**PROBLEM TO SOLVE**
In the entries that follow, the lines from the one with "same-cycle set wins." through the one with "assign o_i2c_ctrl = r_out.i2c;" are the ones to write out, exactly and with both ends included. Nothing else should appear.

***

[config.mk]
export PLATFORM = sky130hd
export DESIGN_NAME = mont_exp
export DESIGN_NICKNAME = d
export VERILOG_FILES = /design/src/rtl/mont_exp.sv
export SDC_FILE = /design/constraint.sdc
export NUM_CORES = 1
export LEC_CHECK = 0
export ABC_AREA = 1
export BUFFER_PORTS_ARGS = -buffer_cell sky130_fd_sc_hd__clkbuf_2
export CAP_MARGIN = 40
export CORE_ASPECT_RATIO = 0.5
export CORE_MARGIN = 5
export CORE_UTILIZATION = 45
export CTS_BUF_LIST = sky130_fd_sc_hd__clkbuf_4 sky130_fd_sc_hd__clkbuf_8
export CTS_CLUSTER_DIAMETER = 150
export CTS_CLUSTER_SIZE = 14
export DETAILED_ROUTE_END_ITERATION = 8
export PLACE_DENSITY = 0.79
export SETUP_SLACK_MARGIN = 0.2
export SLEW_MARGIN = 20
export SYNTH_ARGS = -nofsm -noshare
export SYNTH_HDL_FRONTEND = slang
export SYNTH_SLANG_ARGS = --single-unit
[constraint.sdc]
create_clock -name clk -period 1.65 [get_ports clk]
set_clock_uncertainty 0.2 [all_clocks]
set_input_delay 0.2475 -clock clk [delete_from_list [all_inputs] [get_ports clk]]
set_output_delay 0.2475 -clock clk [all_outputs]
set_load 0.01 [all_outputs]
[src/rtl/mont_exp.sv]
// rtl/mont_exp.sv - modular exponentiation sequencer driving an external Montgomery multiplier
// Left-to-right square-and-multiply: every op issues to mont, then releases until mm_done falls.

module mont_exp #(
  parameter int n_bit = 7,
  parameter int e_bit = 7
) (
  input  logic             clk,
  input  logic             rst_n,
  input  logic             start,
  input  logic [n_bit-1:0] m,
  input  logic [e_bit-1:0] e,
  input  logic [n_bit-1:0] r2,
  output logic [n_bit-1:0] c,
  output logic             done,
  output logic             busy,
  output logic [n_bit-1:0] mm_x,
  output logic [n_bit-1:0] mm_y,
  output logic             mm_start,
  input  logic [n_bit-1:0] mm_z,
  input  logic             mm_done
);

  localparam int cw = $clog2(e_bit) + 1;
  localparam logic [n_bit-1:0] one_v = n_bit'(1);

  typedef enum logic [2:0] {IDLE, PRE_M, PRE_A, SQR, MUL, POST, FIN} state_t;

  state_t           state_q, state_d;
  logic             rel_q, rel_d;
  logic [n_bit-1:0] acc_q, acc_d, mb_q, mb_d, m_q, m_d, r2_q, r2_d, c_q, c_d;
  logic [e_bit-1:0] esh_q, esh_d;
  logic [cw-1:0]    cnt_q, cnt_d;
  logic             in_op;

  always_ff @(posedge clk or negedge rst_n) begin
    if (!rst_n) begin
      state_q <= IDLE;
      rel_q   <= 1'b0;
      acc_q   <= '0;
      mb_q    <= '0;
      m_q     <= '0;
      r2_q    <= '0;
      c_q     <= '0;
      esh_q   <= '0;
      cnt_q   <= '0;
    end else begin
      state_q <= state_d;
      rel_q   <= rel_d;
      acc_q   <= acc_d;
      mb_q    <= mb_d;
      m_q     <= m_d;
      r2_q    <= r2_d;
      c_q     <= c_d;
      esh_q   <= esh_d;
      cnt_q   <= cnt_d;
    end
  end

  always_comb begin
    state_d  = state_q;
    rel_d    = rel_q;
    acc_d    = acc_q;
    mb_d     = mb_q;
    m_d      = m_q;
    r2_d     = r2_q;
    c_d      = c_q;
    esh_d    = esh_q;
    cnt_d    = cnt_q;
    mm_x     = '0;
    mm_y     = '0;
    mm_start = 1'b0;
    done     = 1'b0;
    in_op    = 1'b1;

    case (state_q)
      IDLE: begin
        in_op = 1'b0;
        if (start) begin
          m_d     = m;
          r2_d    = r2;
          esh_d   = e;
          cnt_d   = cw'(e_bit);
          rel_d   = 1'b0;
          state_d = PRE_M;
        end
      end
      PRE_M: begin mm_x = m_q;   mm_y = r2_q;  end
      PRE_A: begin mm_x = one_v; mm_y = r2_q;  end
      SQR:   begin mm_x = acc_q; mm_y = acc_q; end
      MUL:   begin mm_x = acc_q; mm_y = mb_q;  end
      POST:  begin mm_x = acc_q; mm_y = one_v; end
      FIN: begin
        in_op   = 1'b0;
        done    = 1'b1;
        state_d = IDLE;
      end
      default: begin
        in_op   = 1'b0;
        state_d = IDLE;
      end
    endcase

    if (in_op) begin
      if (!rel_q) begin
        mm_start = 1'b1;
        if (mm_done) begin
          rel_d = 1'b1;
          if (state_q == PRE_M) mb_d = mm_z;
          else                  acc_d = mm_z;
        end
      end else if (!mm_done) begin
        rel_d = 1'b0;
        // A bit is consumed after its SQR when it is 0, or after its MUL when it is 1.
        case (state_q)
          PRE_M: state_d = PRE_A;
          PRE_A: state_d = SQR;
          SQR, MUL: begin
            if (state_q == SQR && esh_q[e_bit-1]) begin
              state_d = MUL;
            end else begin
              esh_d   = esh_q << 1;
              cnt_d   = cnt_q - cw'(1);
              state_d = (cnt_q == cw'(1)) ? POST : SQR;
            end
          end
          POST: begin
            c_d     = acc_q;
            state_d = FIN;
          end
          default: state_d = IDLE;
        endcase
      end
    end
  end

  assign c    = c_q;
  assign busy = (state_q != IDLE);

endmodule

==> out/results.tsv <==
stage	metric	value	unit
status	outcome	finished, violations left	
status	violations	hold timing, setup timing	
sta	tightest_slew	373.2	ps
finish	finish.instance_area	4378	um2
sta	final_max_slew_viol_count	0	
global_route	grt_max_degree	51	
synth	synth_area_per_cell	7.762	um2
global_route	grt-ovfl-total	0	
power	p_leak	2.335	nW
sta	setup_slack	-464.9	ps
floorplan	num_rows	19	
cts	clock_path_buffers	2	
global_route	antenna_found_initial	0	
placement	dpl_cell_area	3216	um2
global_route	first_global_vias	2861	
finish	drive_gt1_share	50.64	%
cts	htreeDepth	2	
placement	place.gp.congestion	0.8723	
power	power_density	1782	nW/um2
floorplan	die_area	7373	um2
synth	ys_seq_elements	50	
global_route	grt_usage	25.48	%
critical_path	max_stage_delay	530	ps
finish	area_delta_synth_final	71.44	%
synth	yosys.area.top_type_share	49.00	%
synth	yosysSeqAreaShare	49.00	%
critical_path	crit_path_start_kind	flip-flop	
detailed_routing	drt-total-wl	11750	um
sta	rsz0062_at_grt	true	
cts	clkLatencyLatePin	310	ps
sta	hold_ws	-3.125	ps
synth	syn_nets	363	
synth	syn-cell-area	2554	um2
finish	num_antenna_cells	0	
critical_path	critPathSlowestCell	dfrtp_2	
sta	finalCritPeriodShare	128.2	%
cts	path_clk_slew	100	ps
critical_path	end_kind	primary output	
critical_path	crit_path_max_fanout	8	
finish	final_common_cell	nand2_1	
detailed_routing	wl_per_cell	21.80	um
detailed_routing	vias	3139	
synth	synth_warnings	0	
placement	hpwl	4686	um
synth	synthCells	329	
cts	clock_sinks	50	
critical_path	path_cells	inv_4 > nand3_4 > nand2_8 > nand2_1 > o211ai_1 > buf_2	
global_route	grt_pass1_wl	14540	um
synth	synth.area.top_cells	dfrtp_1 (49%), nand2_1 (21%), inv_1 (4.7%)	
sta	slew-limit-headroom	75.03	%
placement	io_buffers	55	
floorplan	core	5492	um2
floorplan	initial_core_util	46.50	%
detailed_routing	drt_first_pass_iters	5	
cts	cts_tree	done	
floorplan	die_x	116.5	um
sta	fmaxAchievable	472.8	MHz
finish	num-nets-final	499	
detailed_routing	ant_nets	0	
critical_path	arrival	1670	ps
sta	setup_viol	59	
run	cap_viol_max_count	0	
sta	period_minus_slack	2115	ps
detailed_routing	viasPerCell	5.824	
detailed_routing	initialDrtViolationCount	379	
critical_path	path_class	reg2out	
finish	final_cells	539	
detailed_routing	drc_errors	0	
finish	mostFrequentLayoutCells	nand2_1 (93), dfrtp_1 (47), clkbuf_2 (44)	
critical_path	cp_data_required_time	1200	ps
cts	clock-root-buffer	clkbuf_8	
synth	synth.distinct_cells	30	
placement	dpl.cell_count	479	
synth	synth_largest_area_cell	dfrtp_1	
sta	hold_viol	1	
cts	numCtsBuffers	5	
power	ir_worst_vdd	0.8868	mV
floorplan	die_y	63.27	um
floorplan	io_pins	56	
worst_hold_path	hold_path_class	in2reg	
[kinds of logic after synthesis]
logic type               synth area share [%]
AO/OA/AOI/OAI                           9.211
XOR/XNOR                               0.3430
flip-flops                              49.00
buffers and inverters                   7.888
adder cells (fa/ha/maj)                0.9798
AND/OR/NAND/NOR                         32.58
[final cells by class]
class | instances | area (um2)
clock inverters | 2 | 13.76
fillers | 285 | 1114
inverters | 38 | 160.2
multi-input cells | 235 | 1590
clock buffers | 6 | 76.32
flip-flops and latches | 50 | 1255
repair buffers | 135 | 1191
well taps | 73 | 91.34
[state kept, by name, summed over array words and instances (netlist names)]
signal and cells:
acc_q 7, c 7, esh_q 7, m_q 7, mb_q 7, r2_q 7, cnt_q 4, state_q 3
rel_q 1
[critical path: cells and delay by family, from the launching register on]
kind                   cells  cell delay, ps
AOI/OAI and AO/OA          1             120
and+or+nand+nor            3             360
buffers and inverters      2             340
DFF                        1             530
[synthesized netlist by cell type]
master,n
a21boi_0,1
a21oi_1,8
a22oi_1,2
buf_2,3
buf_4,2
buf_6,2
clkbuf_1,1
dfrtp_1,50
ha_1,2
inv_1,32
inv_2,5
inv_4,1
nand2_1,144
nand2_2,3
nand2_4,1
nand3_1,18
nand3_2,2
nand3_4,3
nand4_1,3
nand4_2,1
nor2_1,10
nor2_2,1
nor2_4,1
nor3_1,1
nor3b_1,1
o211ai_1,5
o21ai_0,19
o21ai_2,1
o22ai_1,5
xor2_1,1
[timing repair]
item / CTS / global route
hold buffers: 19 / 0
endpoints found under the hold margin: 71 / 0
gates resized for setup: 60 / 113
buffers inserted: 14 / 12
pin swaps: 13 / 19
gates cloned: 4 / 3
setup endpoints to repair: 67 / 67
[metrics by stage]
step / worst slack [ps] / power [mW] / TNS, ps / utilization (%)
after floorplan: 158.3 / 3.618 / 0 / -
after global placement: -76.52 / 4.605 / -1105 / 58.56
after detailed placement: -108.9 / 4.671 / -1724 / 58.56
after CTS: -310.8 / 6.197 / -7580 / 70.47
after global routing: -534.2 / 8.153 / -18300 / 79.72
final: -464.9 / 7.802 / -15840 / 79.72
[per-layer routing]
metal | GRT usage, % | up-vias | routed length [um]
met5 | 1.481 | - | 0
met4 | 13.59 | 0 | 629
met3 | 5.736 | 77 | 1256
met2 | 41.10 | 257 | 5348
met1 | 31.66 | 1479 | 4517
li1 | - | 1326 | -
[path summary, 6_finish.rpt]
| check | from | end | slack (ps) | depth (start not counted) |
|---|---|---|---|---|
| max in group asynchronous | rst_n | state_q[0] | 730 | 3 |
| max reg2reg | state_q[1] | esh_q[2] | -400 | 12 |
| min reg2reg | esh_q[0] | esh_q[1] | 290 | 2 |
| min | mm_z[2] | acc_q[2] | -3 | 3 |
| min in group asynchronous | rst_n | state_q[2] | 270 | 3 |
| max | state_q[1] | mm_y[4] | -460 | 6 |
[where the power goes]
| part | switching [mW] | leakage, nW | internal (mW) |
|---|---|---|---|
| Sequential | 0.472 | 0.621 | 1.68 |
| Clock | 0.441 | 0.0486 | 0.317 |
| Combinational | 2.70 | 1.67 | 2.18 |
Power figures use the tool's default switching activity.
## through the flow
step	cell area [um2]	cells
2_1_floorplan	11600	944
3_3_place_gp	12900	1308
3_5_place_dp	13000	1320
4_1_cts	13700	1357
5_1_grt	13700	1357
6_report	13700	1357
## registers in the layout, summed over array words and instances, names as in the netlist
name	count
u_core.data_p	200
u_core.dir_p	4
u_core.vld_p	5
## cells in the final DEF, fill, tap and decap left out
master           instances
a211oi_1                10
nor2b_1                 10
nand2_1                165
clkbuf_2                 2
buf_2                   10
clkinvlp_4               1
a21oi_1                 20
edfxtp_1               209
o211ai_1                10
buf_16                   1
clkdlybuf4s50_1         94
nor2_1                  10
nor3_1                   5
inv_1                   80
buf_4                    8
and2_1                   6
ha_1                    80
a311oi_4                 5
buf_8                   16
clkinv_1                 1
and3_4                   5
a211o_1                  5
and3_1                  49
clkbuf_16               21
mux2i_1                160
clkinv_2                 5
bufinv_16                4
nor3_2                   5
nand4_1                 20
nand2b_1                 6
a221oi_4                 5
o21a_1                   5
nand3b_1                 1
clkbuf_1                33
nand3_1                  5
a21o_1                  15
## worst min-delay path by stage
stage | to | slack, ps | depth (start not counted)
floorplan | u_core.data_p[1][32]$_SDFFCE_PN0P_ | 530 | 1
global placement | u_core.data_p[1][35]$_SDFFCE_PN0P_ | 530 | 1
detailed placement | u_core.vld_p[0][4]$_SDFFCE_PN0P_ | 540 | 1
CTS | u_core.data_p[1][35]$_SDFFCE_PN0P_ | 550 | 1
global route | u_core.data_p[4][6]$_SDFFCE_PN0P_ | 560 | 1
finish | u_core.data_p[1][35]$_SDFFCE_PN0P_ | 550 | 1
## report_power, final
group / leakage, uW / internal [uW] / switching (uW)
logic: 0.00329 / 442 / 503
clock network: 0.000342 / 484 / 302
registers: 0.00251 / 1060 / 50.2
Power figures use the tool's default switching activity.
$ cat src/rtl/instr_decode_stage.sv
// Registered instruction decoder with valid/ready output stage,
// pending-write scoreboard, I2C-busy stall and synchronous flush.
// Ports: i_clk, i_rst_n, i_flush; fetch side i_valid/o_ready/i_instr;
// issue side o_valid/i_ready with o_dest, o_src, o_imm, o_addr,
// o_alu_ctrl, o_rd_wen, o_i2c_ctrl, o_illegal; writeback i_wb_valid,
// i_wb_reg; i_i2c_busy; debug o_pending.
module instr_decode_stage #(
  parameter int OP_W   = 5,
  parameter int REG_W  = 4,
  parameter int IMM_W  = 8,
  parameter int ADDR_W = 8,
  localparam int INSTR_W = OP_W + 2*REG_W + IMM_W,
  localparam int NREG    = 2**REG_W
) (
  input  logic               i_clk,
  input  logic               i_rst_n,
  input  logic               i_flush,
  input  logic               i_valid,
  output logic               o_ready,
  input  logic [INSTR_W-1:0] i_instr,
  output logic               o_valid,
  input  logic               i_ready,
  output logic [REG_W-1:0]   o_dest,
  output logic [REG_W-1:0]   o_src,
  output logic [IMM_W-1:0]   o_imm,
  output logic [ADDR_W-1:0]  o_addr,
  output logic [2:0]         o_alu_ctrl,
  output logic               o_rd_wen,
  output logic [2:0]         o_i2c_ctrl,
  output logic               o_illegal,
  input  logic               i_wb_valid,
  input  logic [REG_W-1:0]   i_wb_reg,
  input  logic               i_i2c_busy,
  output logic [NREG-1:0]    o_pending
);

  typedef struct packed {
    logic [REG_W-1:0]  dest;
    logic [REG_W-1:0]  src;
    logic [IMM_W-1:0]  imm;
    logic [ADDR_W-1:0] addr;
    logic [2:0]        alu;
    logic              wen;
    logic [2:0]        i2c;
    logic              ill;
  } dec_t;

  localparam logic [OP_W-1:0] OP_ADD  = OP_W'(5'b00000);
  localparam logic [OP_W-1:0] OP_SUB  = OP_W'(5'b00010);
  localparam logic [OP_W-1:0] OP_ADDI = OP_W'(5'b00101);
  localparam logic [OP_W-1:0] OP_I2CS = OP_W'(5'b00110);
  localparam logic [OP_W-1:0] OP_I2CP = OP_W'(5'b01000);
  localparam logic [OP_W-1:0] OP_LOAD = OP_W'(5'b01010);
  localparam logic [OP_W-1:0] OP_SCON = OP_W'(5'b01100);
  localparam logic [OP_W-1:0] OP_SI2C = OP_W'(5'b01110);
  localparam logic [OP_W-1:0] OP_SETF = OP_W'(5'b10000);
  localparam logic [OP_W-1:0] OP_BEQ  = OP_W'(5'b10011);
  localparam logic [OP_W-1:0] OP_BEQF = OP_W'(5'b10101);

  logic [OP_W-1:0]  w_op;
  logic [REG_W-1:0] w_dest;
  logic [REG_W-1:0] w_src;
  logic [IMM_W-1:0] w_imm;

  assign w_op   = i_instr[INSTR_W-1 -: OP_W];
  assign w_dest = i_instr[INSTR_W-OP_W-1 -: REG_W];
  assign w_src  = i_instr[INSTR_W-OP_W-REG_W-1 -: REG_W];
  assign w_imm  = i_instr[IMM_W-1:0];

  logic [2:0] w_alu;
  logic [2:0] w_i2c;
  logic       w_wen;
  logic       w_ill;
  logic       w_load;
  logic       w_rd_src;
  logic       w_rd_dst;

  always_comb begin
    w_alu    = 3'b000;
    w_i2c    = 3'b000;
    w_wen    = 1'b0;
    w_ill    = 1'b0;
    w_load   = 1'b0;
    w_rd_src = 1'b0;
    w_rd_dst = 1'b0;
    unique case (1'b1)
      (w_op == OP_ADD): begin
        w_alu    = 3'b001;
        w_wen    = 1'b1;
        w_rd_src = 1'b1;
        w_rd_dst = 1'b1;
      end
      (w_op == OP_SUB): begin
        w_alu    = 3'b010;
        w_wen    = 1'b1;
        w_rd_src = 1'b1;
        w_rd_dst = 1'b1;
      end
      (w_op == OP_ADDI): begin
        w_alu    = 3'b001;
        w_wen    = 1'b1;
        w_rd_dst = 1'b1;
      end
      (w_op == OP_I2CS): w_i2c = 3'b001;
      (w_op == OP_I2CP): w_i2c = 3'b010;
      (w_op == OP_LOAD): begin
        w_wen  = 1'b1;
        w_load = 1'b1;
      end
      (w_op == OP_SCON): begin
        w_i2c    = 3'b011;
        w_rd_src = 1'b1;
      end
      (w_op == OP_SI2C): begin
        w_i2c    = 3'b100;
        w_rd_src = 1'b1;
      end
      (w_op == OP_SETF): w_wen = 1'b1;
      (w_op == OP_BEQ): begin
        w_alu    = 3'b011;
        w_wen    = 1'b1;
        w_rd_src = 1'b1;
        w_rd_dst = 1'b1;
      end
      (w_op == OP_BEQF): begin
        w_alu    = 3'b100;
        w_wen    = 1'b1;
        w_rd_src = 1'b1;
        w_rd_dst = 1'b1;
      end
      default: w_ill = 1'b1;
    endcase
  end

  dec_t w_dec;

  always_comb begin
    w_dec      = '0;
    w_dec.dest = w_dest;
    w_dec.src  = w_load ? '0 : w_src;
    w_dec.imm  = w_op[0] ? w_imm : '0;
    w_dec.addr = w_load ? ADDR_W'(w_imm[IMM_W-1:IMM_W/2]) : '0;
    w_dec.alu  = w_alu;
    w_dec.wen  = w_wen;
    w_dec.i2c  = w_i2c;
    w_dec.ill  = w_ill;
  end

  logic            r_valid;
  dec_t            r_out;
  logic [NREG-1:0] r_pending;
  logic [NREG-1:0] w_pend_nxt;
  logic            w_hazard;
  logic            w_i2c_stall;
  logic            w_accept;
  logic            w_issue;

  // Write-enabled instructions also check dest (WAW).
  assign w_hazard =
    (w_rd_src & r_pending[w_src]) |
    ((w_rd_dst | w_wen) & r_pending[w_dest]);

  assign w_i2c_stall = (|w_i2c) & i_i2c_busy;

  assign o_ready = (~r_valid | i_ready)
                 & ~w_hazard & ~w_i2c_stall & ~i_flush;

  assign w_accept = i_valid & o_ready;
  assign w_issue  = r_valid & i_ready;

  // Clear first, then set, so a same-cycle set wins.
  always_comb begin
    w_pend_nxt = r_pending;
    if (i_wb_valid)
      w_pend_nxt[i_wb_reg] = 1'b0;
    if (w_accept & w_wen)
      w_pend_nxt[w_dest] = 1'b1;
    if (i_flush)
      w_pend_nxt = '0;
  end

  always_ff @(posedge i_clk or negedge i_rst_n) begin
    if (!i_rst_n) begin
      r_valid   <= 1'b0;
      r_out     <= '0;
      r_pending <= '0;
    end else begin
      r_pending <= w_pend_nxt;
      if (i_flush) begin
        r_valid <= 1'b0;
      end else if (w_accept) begin
        r_valid <= 1'b1;
        r_out   <= w_dec;
      end else if (w_issue) begin
        r_valid <= 1'b0;
      end
    end
  end

  assign o_valid    = r_valid;
  assign o_dest     = r_out.dest;
  assign o_src      = r_out.src;
  assign o_imm      = r_out.imm;
  assign o_addr     = r_out.addr;
  assign o_alu_ctrl = r_out.alu;
  assign o_rd_wen   = r_out.wen;
  assign o_i2c_ctrl = r_out.i2c;
  assign o_illegal  = r_out.ill;
  assign o_pending  = r_pending;

endmodule
$ cat config.mk
export PLATFORM = sky130hd
export DESIGN_NAME = psk_symbol_modulator
export DESIGN_NICKNAME = d
export VERILOG_FILES = /design/src/rtl/psk_symbol_modulator.sv
export SDC_FILE = /design/constraint.sdc
export NUM_CORES = 1
export LEC_CHECK = 0
export CAP_MARGIN = 20
export CORE_MARGIN = 5
export CORE_UTILIZATION = 45
export CTS_CLUSTER_SIZE = 12
export DETAILED_ROUTE_END_ITERATION = 7
export PLACE_DENSITY = 0.69
export SYNTH_ARGS = -nofsm -noshare
export SYNTH_HDL_FRONTEND = slang
export SYNTH_SLANG_ARGS = --single-unit
$ cat constraint.sdc
create_clock -name clk -period 3.84 [get_ports clk]
set_input_delay 0.768 -clock clk [delete_from_list [all_inputs] [get_ports clk]]
set_output_delay 0.768 -clock clk [all_outputs]
set_load 0.01 [all_outputs]
$ cat config.mk
export PLATFORM = sky130hd
export DESIGN_NAME = cap_sensor_scanner
export DESIGN_NICKNAME = d
export VERILOG_FILES = /design/src/rtl/cap_sensor_scanner.sv
export SDC_FILE = /design/constraint.sdc
export NUM_CORES = 1
export LEC_CHECK = 0
export BUFFER_PORTS_ARGS = -buffer_cell sky130_fd_sc_hd__buf_2
export CORE_MARGIN = 5
export CORE_UTILIZATION = 61
export DETAILED_ROUTE_END_ITERATION = 8
export HOLD_SLACK_MARGIN = 0.02
export PLACE_DENSITY_LB_ADDON = 0.08
export SLEW_MARGIN = 25
export SYNTH_ARGS = -nofsm -noshare
export SYNTH_HDL_FRONTEND = slang
export SYNTH_SLANG_ARGS = --single-unit
$ cat constraint.sdc
create_clock -name clock -period 5 [get_ports clock]
set_input_delay 0 -clock clock [delete_from_list [all_inputs] [get_ports clock]]
set_output_delay 0 -clock clock [all_outputs]
set_load 0.01 [all_outputs]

***

**EXERCISE ANSWER**
  // Clear first, then set, so a same-cycle set wins.
  always_comb begin
    w_pend_nxt = r_pending;
    if (i_wb_valid)
      w_pend_nxt[i_wb_reg] = 1'b0;
    if (w_accept & w_wen)
      w_pend_nxt[w_dest] = 1'b1;
    if (i_flush)
      w_pend_nxt = '0;
  end

  always_ff @(posedge i_clk or negedge i_rst_n) begin
    if (!i_rst_n) begin
      r_valid   <= 1'b0;
      r_out     <= '0;
      r_pending <= '0;
    end else begin
      r_pending <= w_pend_nxt;
      if (i_flush) begin
        r_valid <= 1'b0;
      end else if (w_accept) begin
        r_valid <= 1'b1;
        r_out   <= w_dec;
      end else if (w_issue) begin
        r_valid <= 1'b0;
      end
    end
  end

  assign o_valid    = r_valid;
  assign o_dest     = r_out.dest;
  assign o_src      = r_out.src;
  assign o_imm      = r_out.imm;
  assign o_addr     = r_out.addr;
  assign o_alu_ctrl = r_out.alu;
  assign o_rd_wen   = r_out.wen;
  assign o_i2c_ctrl = r_out.i2c;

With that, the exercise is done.